I really wanted to enjoy the book as I'd heard good things about it but all I really got from it was a sense that Joyce enjoyed rubbing people's noses in the fact that he was too profound for most people to understand.

Joyce took years off his life writing that book...I don't think he risked body and soul just to show off. However, what he did do was create a deeply complex, densely layered narrative that pushed the limits of what is writing and indeed, what is reading. When I first read "Ulysses" I was given six weeks to do it as part of an English Lit. course at uni. I wept and cursed and swore I would hate that prof forever and all time. But over the summer, I felt an odd compulsion to go back to that humongous paperweight of a book and have another go. Something about the fluidity of the writing, the memorable phrasing, the layers of history, mythology, psychology, and imagination, wouldn't let me discard it. Having an entire summer to read it made a tremendous difference. I know it isn't an "easy" read and, having read it twice more in the course of my life, I know it's impossible to glean everything from the book in one go. Personally, I've found the more age and experience I have, the more I "get" out of "Ulysses." People ask what's that one book that changedyourlife/madeyouloveliterature/willstaywithyouforever/whatever, and for me that book has always been "Ulysses," so I try to encourage people to stay with it, go back to it, and give it another try. And many thanks to Prof. Pollack, wherever she is!
 
Some very insightful posts here. I always backed away from Joyce because of what I heard about "Ulysses" and "Finnegan's Wake", thinking that I wouldn't manage to get through them anyway. I'll have a look at "Dubliners" now, though.
 
Rigana said:
Some very insightful posts here. I always backed away from Joyce because of what I heard about "Ulysses" and "Finnegan's Wake", thinking that I wouldn't manage to get through them anyway. I'll have a look at "Dubliners" now, though.

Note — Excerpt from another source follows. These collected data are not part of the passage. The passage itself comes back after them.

File: src/design/dbgbus_consts.svh
/*
 * debug bus constants
 * widths, command opcodes, response sub-codes and scratch memory timing
 */
`ifndef DBGBUS_CONSTS_SVH
`define DBGBUS_CONSTS_SVH

// bus data and word address widths
`define DBG_DW 32
`define DBG_AW 30

// command and response words carry two code bits over a full data word
`define DBG_CMD_W 34
`define DBG_RSP_W 34

// opcodes found in command bits 33:32
`define DBG_OP_SETADDR 2'b00
`define DBG_OP_READ    2'b01
`define DBG_OP_WRITE   2'b10
`define DBG_OP_NONE    2'b11

// sub-codes found in response bits 33:32
`define RSP_SUB_ACK     2'b00
`define RSP_SUB_DATA    2'b01
`define RSP_SUB_ADDR    2'b10
`define RSP_SUB_SPECIAL 2'b11

// payloads that go with the special sub-code
`define RSP_RESET     32'h0000_0001
`define RSP_BUS_ERROR 32'h0000_0002

// scratch memory depth in words, and cycles from acceptance to ack
`define SCRATCH_WORDS     256
`define SCRATCH_ACK_DELAY 2

`endif

File: src/design/dbgbus_pkg.sv
/*
 * debug bus package
 * types for command and response words and for the bus address and data
 */
`include "dbgbus_consts.svh"

package dbgbus_pkg;

	// a command word from the host
	// bits 33:32 hold the opcode and bits 31:0 the payload
	typedef logic [`DBG_CMD_W-1:0] cmd_word_t;

	// a response word back to the host
	// bits 33:32 hold the sub-code and bits 31:0 the payload
	typedef logic [`DBG_RSP_W-1:0] rsp_word_t;

	// a word address on the bus
	// the two byte bits of a set-address payload are used as flags
	typedef logic [`DBG_AW-1:0] bus_addr_t;

	// one bus data word
	typedef logic [`DBG_DW-1:0] bus_data_t;

	// the command opcode field
	// see the DBG_OP_* constants for its encoding
	typedef logic [1:0] opcode_t;

endpackage
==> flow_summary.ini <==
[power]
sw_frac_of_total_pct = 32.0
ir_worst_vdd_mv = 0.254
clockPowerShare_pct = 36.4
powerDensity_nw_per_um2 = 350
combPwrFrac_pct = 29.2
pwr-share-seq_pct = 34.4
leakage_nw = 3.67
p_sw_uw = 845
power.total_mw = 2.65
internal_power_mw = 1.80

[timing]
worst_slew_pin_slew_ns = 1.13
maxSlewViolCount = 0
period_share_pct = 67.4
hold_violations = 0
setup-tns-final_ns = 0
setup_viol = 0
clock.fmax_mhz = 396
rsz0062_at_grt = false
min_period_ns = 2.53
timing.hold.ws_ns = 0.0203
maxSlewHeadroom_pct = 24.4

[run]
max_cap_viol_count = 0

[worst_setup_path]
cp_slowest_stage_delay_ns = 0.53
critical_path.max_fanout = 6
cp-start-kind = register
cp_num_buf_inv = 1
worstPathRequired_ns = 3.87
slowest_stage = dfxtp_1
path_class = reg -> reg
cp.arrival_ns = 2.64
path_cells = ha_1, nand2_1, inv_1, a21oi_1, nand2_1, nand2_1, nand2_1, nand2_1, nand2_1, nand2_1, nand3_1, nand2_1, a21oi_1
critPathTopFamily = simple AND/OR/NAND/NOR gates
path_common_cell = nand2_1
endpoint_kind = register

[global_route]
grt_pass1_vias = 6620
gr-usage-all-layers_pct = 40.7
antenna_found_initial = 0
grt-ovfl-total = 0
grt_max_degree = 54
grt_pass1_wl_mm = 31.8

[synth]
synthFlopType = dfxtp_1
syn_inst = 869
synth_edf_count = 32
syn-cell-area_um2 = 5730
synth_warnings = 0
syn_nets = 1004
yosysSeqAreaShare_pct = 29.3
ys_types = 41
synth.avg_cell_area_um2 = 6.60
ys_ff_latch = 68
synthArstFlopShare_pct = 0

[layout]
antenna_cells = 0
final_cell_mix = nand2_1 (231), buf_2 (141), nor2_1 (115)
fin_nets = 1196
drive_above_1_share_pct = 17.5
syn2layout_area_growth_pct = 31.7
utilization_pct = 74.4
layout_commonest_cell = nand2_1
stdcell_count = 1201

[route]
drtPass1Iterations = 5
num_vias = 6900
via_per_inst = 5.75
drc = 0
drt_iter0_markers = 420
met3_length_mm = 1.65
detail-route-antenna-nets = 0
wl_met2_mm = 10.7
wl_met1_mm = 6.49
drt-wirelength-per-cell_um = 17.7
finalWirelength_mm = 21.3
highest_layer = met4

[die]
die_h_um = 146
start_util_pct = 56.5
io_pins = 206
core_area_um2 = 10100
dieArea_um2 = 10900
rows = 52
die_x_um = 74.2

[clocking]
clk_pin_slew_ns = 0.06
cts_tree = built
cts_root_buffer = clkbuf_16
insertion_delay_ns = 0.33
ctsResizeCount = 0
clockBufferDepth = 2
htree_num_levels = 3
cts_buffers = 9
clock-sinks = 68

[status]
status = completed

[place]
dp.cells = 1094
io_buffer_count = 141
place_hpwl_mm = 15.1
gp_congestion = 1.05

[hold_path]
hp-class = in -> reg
`src/design/dbgbus_consts.svh`:
```
/*
 * debug bus constants
 * widths, command opcodes, response sub-codes and scratch memory timing
 */
`ifndef DBGBUS_CONSTS_SVH
`define DBGBUS_CONSTS_SVH

// bus data and word address widths
`define DBG_DW 32
`define DBG_AW 30

// command and response words carry two code bits over a full data word
`define DBG_CMD_W 34
`define DBG_RSP_W 34

// opcodes found in command bits 33:32
`define DBG_OP_SETADDR 2'b00
`define DBG_OP_READ    2'b01
`define DBG_OP_WRITE   2'b10
`define DBG_OP_NONE    2'b11

// sub-codes found in response bits 33:32
`define RSP_SUB_ACK     2'b00
`define RSP_SUB_DATA    2'b01
`define RSP_SUB_ADDR    2'b10
`define RSP_SUB_SPECIAL 2'b11

// payloads that go with the special sub-code
`define RSP_RESET     32'h0000_0001
`define RSP_BUS_ERROR 32'h0000_0002

// scratch memory depth in words, and cycles from acceptance to ack
`define SCRATCH_WORDS     256
`define SCRATCH_ACK_DELAY 2

`endif

```
`src/design/dbgbus_pkg.sv`:
```
/*
 * debug bus package
 * types for command and response words and for the bus address and data
 */
`include "dbgbus_consts.svh"

package dbgbus_pkg;

	// a command word from the host
	// bits 33:32 hold the opcode and bits 31:0 the payload
	typedef logic [`DBG_CMD_W-1:0] cmd_word_t;

	// a response word back to the host
	// bits 33:32 hold the sub-code and bits 31:0 the payload
	typedef logic [`DBG_RSP_W-1:0] rsp_word_t;

	// a word address on the bus
	// the two byte bits of a set-address payload are used as flags
	typedef logic [`DBG_AW-1:0] bus_addr_t;

	// one bus data word
	typedef logic [`DBG_DW-1:0] bus_data_t;

	// the command opcode field
	// see the DBG_OP_* constants for its encoding
	typedef logic [1:0] opcode_t;

endpackage

```
`src/design/dbgbus_rsp_encode.sv`:
```
/*
 * debug bus response encoder
 * turns bus outcomes and address updates into registered response words
 */
`timescale 1ns/1ns
`include "dbgbus_consts.svh"

module dbgbus_rsp_encode (
	input  logic                  i_clk,
	input  logic                  i_reset,
	input  logic                  i_ack_stb,
	input  logic                  i_err_stb,
	input  logic                  i_wb_we,
	input  dbgbus_pkg::bus_data_t i_rd_data,
	input  logic                  i_newaddr_stb,
	input  dbgbus_pkg::bus_addr_t i_addr,
	input  logic                  i_addr_noinc,
	output logic                  o_rsp_stb,
	output dbgbus_pkg::rsp_word_t o_rsp_word
);
	import dbgbus_pkg::*;

	logic      reset_pend;
	rsp_word_t rsp_next;

	// the reset notice wins only on its single cycle, then errors lead
	always_comb
	begin
		if (reset_pend)
			rsp_next = {`RSP_SUB_SPECIAL, `RSP_RESET};
		else if (i_err_stb)
			rsp_next = {`RSP_SUB_SPECIAL, `RSP_BUS_ERROR};
		else if (i_ack_stb && i_wb_we)
			// a write returns a bare acknowledge
			rsp_next = {`RSP_SUB_ACK, {`DBG_DW{1'b0}}};
		else if (i_ack_stb)
			rsp_next = {`RSP_SUB_DATA, i_rd_data};
		else
			// address echo, bit 1 is always zero
			rsp_next = {`RSP_SUB_ADDR, i_addr, 1'b0, i_addr_noinc};
	end

	// one-shot flag set by reset and cleared on the first free cycle
	always_ff @(posedge i_clk)
	begin
		if (i_reset)
		begin
			reset_pend <= 1'b1;
			o_rsp_stb  <= 1'b0;
		end
		else
		begin
			reset_pend <= 1'b0;
			o_rsp_stb  <= reset_pend | i_err_stb | i_ack_stb | i_newaddr_stb;
		end
	end

	// the word is only meaningful alongside the strobe
	always_ff @(posedge i_clk)
	begin
		o_rsp_word <= rsp_next;
	end

endmodule

```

Sadly, you are probably not the only one here to have backed away from Joyce or some other author. This is just my personal impression, but I think people get put off of certain writers partly because of bad experiences with high school English classes and partly because of a perceived "snob-factor" attached to people who love literature (and honestly, in my experience, sometimes that does exist). However, the work of great writers lives on because it offers something very special to the reader. Is Joyce for everyone? Probably not. But would Joyce be a good choice for a lot of people who think Joyce "isn't for them" because of what they've "heard" or because they also read writers who are less challenging in their prose? Absolutely, yes!
 
I never had bad experiences with high school classes, neither does the "snob-factor" put me off, but when I read a word like 'contransmagnificandjewbangtantiality' I get discouraged. I couldn't possibly figure out what this means all by myself, and I'm not so sure whether a German translation would be that much of a help, either.
But some day it will be time for "Ulysses". I clearly can see that it can be a very giving experience - the books I appreciate most are usually those I had to work for very hard. :)
 
To Dorian and Rigana, I'll echo Ms Wilde in saying don't give up even if it gave you conniptions the first go round.

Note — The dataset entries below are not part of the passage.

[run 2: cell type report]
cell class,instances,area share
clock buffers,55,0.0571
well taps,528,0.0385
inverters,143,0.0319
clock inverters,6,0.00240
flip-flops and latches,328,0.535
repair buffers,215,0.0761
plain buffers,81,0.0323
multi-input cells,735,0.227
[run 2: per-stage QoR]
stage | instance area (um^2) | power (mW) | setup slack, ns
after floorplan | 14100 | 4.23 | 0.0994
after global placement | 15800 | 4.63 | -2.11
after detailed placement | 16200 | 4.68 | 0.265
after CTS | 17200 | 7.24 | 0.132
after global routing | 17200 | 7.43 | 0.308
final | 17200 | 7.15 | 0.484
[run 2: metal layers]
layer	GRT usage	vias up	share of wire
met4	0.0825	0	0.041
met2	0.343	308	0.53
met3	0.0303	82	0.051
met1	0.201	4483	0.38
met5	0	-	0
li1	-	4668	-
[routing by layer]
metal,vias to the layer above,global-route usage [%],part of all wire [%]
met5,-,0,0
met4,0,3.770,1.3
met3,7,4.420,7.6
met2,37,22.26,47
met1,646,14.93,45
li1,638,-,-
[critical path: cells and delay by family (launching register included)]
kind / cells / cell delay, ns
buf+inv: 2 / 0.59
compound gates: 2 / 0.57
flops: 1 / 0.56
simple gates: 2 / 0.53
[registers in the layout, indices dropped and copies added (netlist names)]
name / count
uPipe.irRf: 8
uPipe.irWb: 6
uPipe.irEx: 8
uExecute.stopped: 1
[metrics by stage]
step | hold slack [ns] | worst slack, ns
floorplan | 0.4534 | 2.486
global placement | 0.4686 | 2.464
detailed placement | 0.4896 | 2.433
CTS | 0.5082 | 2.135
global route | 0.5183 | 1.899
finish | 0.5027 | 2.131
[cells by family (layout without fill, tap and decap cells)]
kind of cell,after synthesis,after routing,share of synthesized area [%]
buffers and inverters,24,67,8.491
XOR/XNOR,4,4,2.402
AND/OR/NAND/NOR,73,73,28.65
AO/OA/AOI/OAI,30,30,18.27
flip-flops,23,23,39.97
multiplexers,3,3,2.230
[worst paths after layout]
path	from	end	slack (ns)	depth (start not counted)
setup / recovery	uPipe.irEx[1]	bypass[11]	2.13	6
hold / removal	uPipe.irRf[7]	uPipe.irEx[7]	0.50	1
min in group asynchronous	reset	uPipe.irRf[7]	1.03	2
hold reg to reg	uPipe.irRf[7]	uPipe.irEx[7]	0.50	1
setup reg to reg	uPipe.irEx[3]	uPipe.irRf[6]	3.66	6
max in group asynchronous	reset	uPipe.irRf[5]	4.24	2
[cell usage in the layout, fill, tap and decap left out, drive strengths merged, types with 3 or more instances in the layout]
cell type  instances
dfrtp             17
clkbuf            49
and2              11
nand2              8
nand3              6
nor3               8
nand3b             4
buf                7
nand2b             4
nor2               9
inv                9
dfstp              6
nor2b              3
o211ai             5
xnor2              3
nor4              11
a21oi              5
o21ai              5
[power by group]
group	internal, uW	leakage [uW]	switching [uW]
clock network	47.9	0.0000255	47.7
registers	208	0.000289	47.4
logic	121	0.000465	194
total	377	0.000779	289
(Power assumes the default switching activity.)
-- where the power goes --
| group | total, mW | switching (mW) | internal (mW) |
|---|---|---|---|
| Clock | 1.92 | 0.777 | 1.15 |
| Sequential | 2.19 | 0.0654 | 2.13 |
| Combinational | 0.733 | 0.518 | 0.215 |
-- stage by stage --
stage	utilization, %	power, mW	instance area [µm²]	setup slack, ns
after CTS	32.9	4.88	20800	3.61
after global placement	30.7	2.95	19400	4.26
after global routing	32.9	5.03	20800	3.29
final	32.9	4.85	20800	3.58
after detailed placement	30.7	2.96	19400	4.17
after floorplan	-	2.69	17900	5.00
<file path="src/mfPkg.sv">
// Widths and tap counts are fixed at compile time; all data is two's complement and signed.
package mfPkg;

	// Width of one real input sample.
	localparam int sampleWidth = 12;
	// Width of each part of a template coefficient.
	localparam int coeffWidth = 12;
	// Width of each part of a Hilbert output sample.
	localparam int htWidth = 16;
	// One tap product is a 16x12 multiply plus one bit for the add of two such terms.
	localparam int prodWidth = htWidth + coeffWidth + 1;
	// Width of each part of the sum over all taps.
	localparam int accWidth = 32;

	// The FIR length and the counter that loads its coefficients.
	localparam int numTaps = 8;
	localparam int tapCountWidth = $clog2(numTaps);

	// Hilbert filter length, its centre delay and the shift on the imaginary sum.
	localparam int htLength = 7;
	localparam int htDelay = 3;
	localparam int htShift = 8;
	// Index 0 multiplies the newest sample.
	localparam int htCoeffs [htLength] = '{-54, 0, -163, 0, 163, 0, 54};

	// The squared magnitude needs twice the sum width, and its root needs the sum width.
	localparam int radWidth = 2 * accWidth;
	localparam int rootWidth = accWidth;
	// One result bit per root step.
	localparam int rootSteps = rootWidth;
	// Counts the square step, the root steps and the hand-over to DONE.
	localparam int magStepWidth = 6;

	// A template coefficient.
	typedef struct packed {
		logic signed [coeffWidth-1:0] re;
		logic signed [coeffWidth-1:0] im;
	} complexCoeffT;

	// An analytic sample from the Hilbert filter.
	typedef struct packed {
		logic signed [htWidth-1:0] re;
		logic signed [htWidth-1:0] im;
	} complexSampleT;

	// The registered product of one tap.
	typedef struct packed {
		logic signed [prodWidth-1:0] re;
		logic signed [prodWidth-1:0] im;
	} complexProdT;

	// The sum of all tap products.
	typedef struct packed {
		logic signed [accWidth-1:0] re;
		logic signed [accWidth-1:0] im;
	} complexAccT;

	typedef enum logic {LOADING, RUNNING} feederStateT;

	typedef enum logic [1:0] {IDLE, ROOT, DONE} magStateT;

endpackage

</file>
<file path="src/complexTap.sv">
// Coefficients are only valid after the full template has been shifted in.
`timescale 1ns/1ps

module complexTap (
	input logic clock,
	input logic arstN,
	input logic coeffShift,
	input logic advance,
	input mfPkg::complexCoeffT coeffIn,
	output mfPkg::complexCoeffT coeffOut,
	input mfPkg::complexSampleT sampleIn,
	output mfPkg::complexSampleT sampleOut,
	output mfPkg::complexProdT product
);

	logic signed [mfPkg::prodWidth-1:0] prodRe;
	logic signed [mfPkg::prodWidth-1:0] prodIm;

	// Full complex product of this tap's coefficient and the incoming sample.
	assign prodRe = sampleIn.re * coeffOut.re - sampleIn.im * coeffOut.im;
	assign prodIm = sampleIn.re * coeffOut.im + sampleIn.im * coeffOut.re;

	// The coefficient moves one tap along the chain per load transfer.
	always_ff @(posedge clock) begin
		if (coeffShift) begin
			coeffOut <= coeffIn;
		end
	end

	// The held sample starts at zero and feeds the next tap one advance later.
	always_ff @(posedge clock or negedge arstN) begin
		if (!arstN) begin
			sampleOut <= '0;
		end else if (advance) begin
			sampleOut <= sampleIn;
		end
	end

	always_ff @(posedge clock) begin
		if (advance) begin
			product.re <= prodRe;
			product.im <= prodIm;
		end
	end

endmodule

</file>
<file path="config.mk">
export PLATFORM = sky130hd
export DESIGN_NAME = complexTap
export DESIGN_NICKNAME = d
export VERILOG_FILES = /design/src/mfPkg.sv /design/src/complexTap.sv
export SDC_FILE = /design/constraint.sdc
export NUM_CORES = 2
export LEC_CHECK = 0
export BUFFER_PORTS_ARGS = -buffer_cell sky130_fd_sc_hd__buf_2
export CAP_MARGIN = 0
export CORE_MARGIN = 3
export CORE_UTILIZATION = 25
export CTS_CLUSTER_SIZE = 10
export DETAILED_ROUTE_END_ITERATION = 6
export PLACE_DENSITY_LB_ADDON = 0.1
export RECOVER_POWER = 100
export SLEW_MARGIN = 0
export SYNTH_ARGS = -nofsm -noshare
export SYNTH_HDL_FRONTEND = slang
export SYNTH_SLANG_ARGS = --single-unit
</file>
<file path="constraint.sdc">
create_clock -name clock -period 9.4 [get_ports clock]
set_clock_uncertainty 0.15 [all_clocks]
set_input_delay 0.94 -clock clock [delete_from_list [all_inputs] [get_ports clock]]
set_output_delay 0.94 -clock clock [all_outputs]
set_load 0.005 [all_outputs]
</file>
* Word-level counts from Yosys, hierarchy flattened
Cells that the tools add are included.
W data, S select, Z words.
** Word-level totals
- Input port bits :: 60
- Flip-flop bits (word level) :: 114
- Bits in read-only memories :: 0
- Bits in latches :: 0
- Bits in writable memories :: 0
- Output and inout bits :: 114
- Memories :: 0
- Logic and storage cells :: 12
** Cells by class
- Multiplexer cells :: 0
- Eq/ne operators :: 0
- Bitwise logic cells :: 0
- Order comparisons :: 0
- Reduce and logical (&&, ||, !) cells :: 0
- $add $sub $neg :: 2
- Multipliers :: 4
- Divide/modulo/power cells :: 0
- Shift-type cells :: 0
** Operator list (number)
- $mul A16 B12 Y28 :: 4
- $add A28 B28 Y29 :: 1
- $sub A28 B28 Y29 :: 1

* Logic depth before layout (Yosys ltp)
- Depth after elaboration :: 2
- Gate-level depth with buffers :: 24
- Mapped depth without buffers :: 23

* Least setup slack after synthesis
OpenSTA, ideal clock, no wires.
- Kind :: input to register
- From :: input port sampleIn[25] in the netlist's numbering
- To :: register product[57] in the netlist's numbering (data pin)
- Stages :: 21
- Required time :: 9070 ps
- Data arrival time :: 6797 ps
- Path slack :: 2273 ps
- Path buffers :: 1
- Setup time :: 180 ps
- Path through :: clkbuf_1 nand2_1 fa_1 inv_1 fa_1 inv_1 fa_1 fa_1 inv_1 fa_1 fa_1 inv_1 fa_1 inv_1 ha_1 a2111oi_0 nor2_1 a221oi_2 o221ai_2 o21a_1 o311ai_1
** Between the ends
- Cells in the longest elaborated chain, start to end :: 2
** RTL lines
- start: declaration :: line complexTap.sv:11 : input mfPkg::complexSampleT sampleIn,
- $mul A16 B12 Y28 :: line complexTap.sv:20 : assign prodRe = sampleIn.re * coeffOut.re - sampleIn.im * coeffOut.im;
- $sub A28 B28 Y29 :: line complexTap.sv:20
- named net prodRe (one bit) :: line complexTap.sv:16 : logic signed [mfPkg::prodWidth-1:0] prodRe;
- end: declaration :: line complexTap.sv:13 : output mfPkg::complexProdT product
The timed path passes the listed nets, and every way through them passes these cells.
A chain may end at the register's enable or synchronous reset.

* Worst setup path after layout
- From :: register coeffOut[13] in the netlist's numbering
- To :: register product[57] in the netlist's numbering (data pin)
** Between the ends
- Cells in the longest elaborated chain, start to end :: 2
** RTL lines
- start: declaration :: line complexTap.sv:10 : output mfPkg::complexCoeffT coeffOut,
- start signal: assignment :: line complexTap.sv:26 : coeffOut <= coeffIn;
- $mul A16 B12 Y28 :: line complexTap.sv:20
- $sub A28 B28 Y29 :: line complexTap.sv:20
- named net prodRe (one bit) :: line complexTap.sv:16
The timed path passes the listed nets, and every way through them passes these cells.

==> summary.txt <==
Global routing
  – Gr ovfl total: 0
  – First-pass GRT wire length: 151000 µm
  – Vias in the first global route: 24400
  – Largest net degree at the start of global routing: 54
  – Total GRT Usage: 0.150
  – Initial antenna violation count: 4

STA
  – Minimum clock period: 8.61 ns
  – Hold Slack: 0.357 ns
  – RSZ-0062 raised after global routing: false
  – Max-slew violations: 151
  – Final setup vio count: 0
  – Period utilisation layout: 0.916
  – Setup TNS: 0 ns
  – Slew headroom: -1.27
  – Worst-margin pin slew: 3.40 ns
  – Final setup margin: 0.789 ns
  – Fmax: 116 MHz
  – Final hold vios: 0

Place
  – Placed instance count: 5083
  – Port buffer count: 173
  – Worst Setup Slack post-DPL: 0.825 ns
  – RD Place Congestion: 0.754
  – DP HPWL: 76800 µm

Clock tree
  – Clk root buf: clkbuf_16
  – Number of buffers created by CTS: 17
  – Post-cts sizing count: 0
  – Num Clock Sinks: 114
  – CTS tree: built
  – Cts hold-fix bufs: 0
  – Clock slew at reported path FFs: 0.07 ns
  – Clock Path Buffers: 2
  – Worst-Skew Late Latency: 0.53 ns
  – H-tree depth: 4
  – Post-CTS Setup Repair Bufs: 0

Layout
  – Fillers: 13900
  – Final Non-Filler Cells: 5118
  – Register area: 3260 µm²
  – Layout net count: 4470
  – Share of layout cells above drive strength 1: 0.0611
  – Area delta synth->final: 10.4%
  – Multi-input gate area: 25300 µm²

Outcome
  – Status: finished, violations left
  – Failing checks: capacitance limit, slew limit

Synthesis
  – EDFF count, synth: 82
  – FFs w/ async S/R, synth: 0.281
  – Mapped Nets: 4366
  – Mean post-synth cell area: 9.94 µm²
  – Gate Count Post-Synth: 3269
  – Synth cell types: 55
  – Yosys warnings: 0
  – Synthesis-stage register bit count: 114
  – Main synth FF type: edfxtp_1
  – Netlist Area Pre-Place: 32500 µm²
  – Seq/Total Area, Yosys: 0.100

Die
  – DIE AREA: 134000 µm²
  – Starting Density: 0.253
  – Die height: 367 µm
  – Ports: 174
  – Core Footprint: 128000 µm²
  – Die Width: 367 µm
  – Site row count: 131

Worst setup path
  – Reg2reg setup slack: 0.79 ns
  – Setup CP Type: reg2reg
  – CP Max Fanout: 17
  – Arrival time of the worst setup path: 8.79 ns
  – Setup crit end kind: flop
  – Critical Path RT: 9.58 ns
  – Critical path launch point type: flop

Route
  – TritonRoute pass-1 iters: 5
  – Detail Route Antenna Nets: 0
  – Routed wire length: 95500 µm
  – Routed vias/inst: 4.15
  – Routed len/inst: 18.7 µm
  – DR DRC count: 0
  – Iteration-0 DRC Markers: 788
  – DR vias: 21200

Run
  – Max cap viols: 4

Min path
  – Worst hold path type: reg2reg
[critical path: stages (launching register included)]
cell	delay (ns)
edfxtp_1	0.90
clkbuf_1	0.51
and2_1	0.24
fa_1	0.42
fa_1	0.55
inv_1	0.06
fa_1	0.49
fa_1	0.51
inv_1	0.05
fa_1	0.52
fa_1	0.50
inv_1	0.05
fa_1	0.47
inv_1	0.04
ha_1	0.36
a2111oi_0	1.10
nor2_1	0.12
a221oi_2	0.55
o221ai_1	0.28
o21a_1	0.24
o311ai_1	0.27
[logic make-up (layout without fill, tap and decap cells)]
| family | count (synthesis) | in the layout | synth area share |
|---|---|---|---|
| adders and majority gates | 1037 | 1037 | 0.590 |
| buffers and inverters | 1032 | 1149 | 0.119 |
| and+or+nand+nor | 832 | 832 | 0.128 |
| AOI/OAI and AO/OA | 143 | 143 | 0.0292 |
| DFF | 114 | 114 | 0.100 |
| xor gates and xnor gates | 78 | 78 | 0.0214 |
| muxes | 33 | 33 | 0.0114 |
| other | 0 | 3 | 0 |
[synth_stat cells (all sizes together) (7+ instances only)]
cell type,count,share of area
nand2,369,0.043
xnor2,62,0.017
nand2b,28,0.0054
inv,892,0.10
a21o,20,0.0047
xor2,15,0.0040
mux2,32,0.011
edfxtp,82,0.076
clkbuf,137,0.016
o21ai,26,0.0040
o21a,11,0.0025
a21oi,39,0.0060
ha,210,0.081
a211oi,7,0.0018
nor3,8,0.0015
dfrtp,32,0.025
and2,352,0.068
nor2,56,0.0065
o21bai,7,0.0016
fa,827,0.51
[worst paths after layout]
path / startpoint / endpoint / cells after the start
setup / recovery: coeffOut[13]$_DFFE_PP_ / product[57]$_DFFE_PP_ / 20
hold / removal: sampleOut[16]$_DFFE_PN0P_ / sampleOut[16]$_DFFE_PN0P_ / 1
setup reg to reg: coeffOut[13]$_DFFE_PP_ / product[57]$_DFFE_PP_ / 20
hold reg to reg: sampleOut[16]$_DFFE_PN0P_ / sampleOut[16]$_DFFE_PN0P_ / 1
max in group asynchronous: arstN / sampleOut[28]$_DFFE_PN0P_ / 1
min in group asynchronous: arstN / sampleOut[7]$_DFFE_PN0P_ / 1
[through the flow]
| stage | area, µm² | utilization |
|---|---|---|
| 5_1_grt | 35900 | 0.279 |
| 2_1_floorplan | 32500 | - |
| 3_3_place_gp | 35400 | 0.276 |
| 4_1_cts | 36000 | 0.281 |
| 3_5_place_dp | 35400 | 0.276 |
| 6_report | 35900 | 0.279 |
[per-layer routing]
metal	global-route usage	vias up	share of wire
met2	0.254	300	0.49
met1	0.207	11300	0.47
met3	0.0210	30	0.029
met5	0	-	0.00014
li1	-	9589	-
met4	0.0277	2	0.010
[state kept, by name, summed over array words and instances, names as in the netlist]
register,count
sampleOut,32
product,58
coeffOut,24
[cell usage in the layout (no fill, tap or decap), drive strengths merged, types with 6 or more instances in the layout]
master and instances:
a211oi 7, a21o 20, a21oi 39, a31oi 6
and2 352, buf 137, clkbuf 108, dfrtp 32
edfxtp 82, fa 827, ha 210, inv 895
mux2 32, nand2 369, nand2b 28, nor2 56
nor3 8, o211ai 6, o21a 11, o21ai 26
o21bai 7, xnor2 62, xor2 15
[area by class of cell]
type,count,share of cell area
Inverter,892,0.0934
Timing Repair Buffer,225,0.0313
Antenna cell,3,0.000209
Clock inverter,12,0.00401
Sequential cell,114,0.0910
Clock buffer,20,0.0134
Multi-Input combinational cell,2123,0.706
Tap cell,1729,0.0603
Power is left out: the tool's default activity adds up to more than one toggle a clock period on the data nets, which glitch-free logic cannot reach.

This actually applies to all great books that seem daunting. Sometimes denser, more complex works benefit from you, as a reader, maturing. So put whatever it is down for awhile, read some other stuff that's challenging to you and come back to it in a month, two months, a year, whatever it takes. At the same time, read what others have to say who actually 'like' the book and find out why they like it, what they got out of it. You don't have to be an English major. Take it in small doses with an eye to challenging yourself. Don't stop reading light, entertaining books, if that's what you like, but if you want to improve as a reader and find out why the great classics are great, then you have to put a bit of effort into it.

OK, lecture over.
ell
 
Rigana said:
I never had bad experiences with high school classes, neither does the "snob-factor" put me off, but when I read a word like 'contransmagnificandjewbangtantiality' I get discouraged. I couldn't possibly figure out what this means all by myself, and I'm not so sure whether a German translation would be that much of a help, either.
But some day it will be time for "Ulysses". I clearly can see that it can be a very giving experience - the books I appreciate most are usually those I had to work for very hard. :)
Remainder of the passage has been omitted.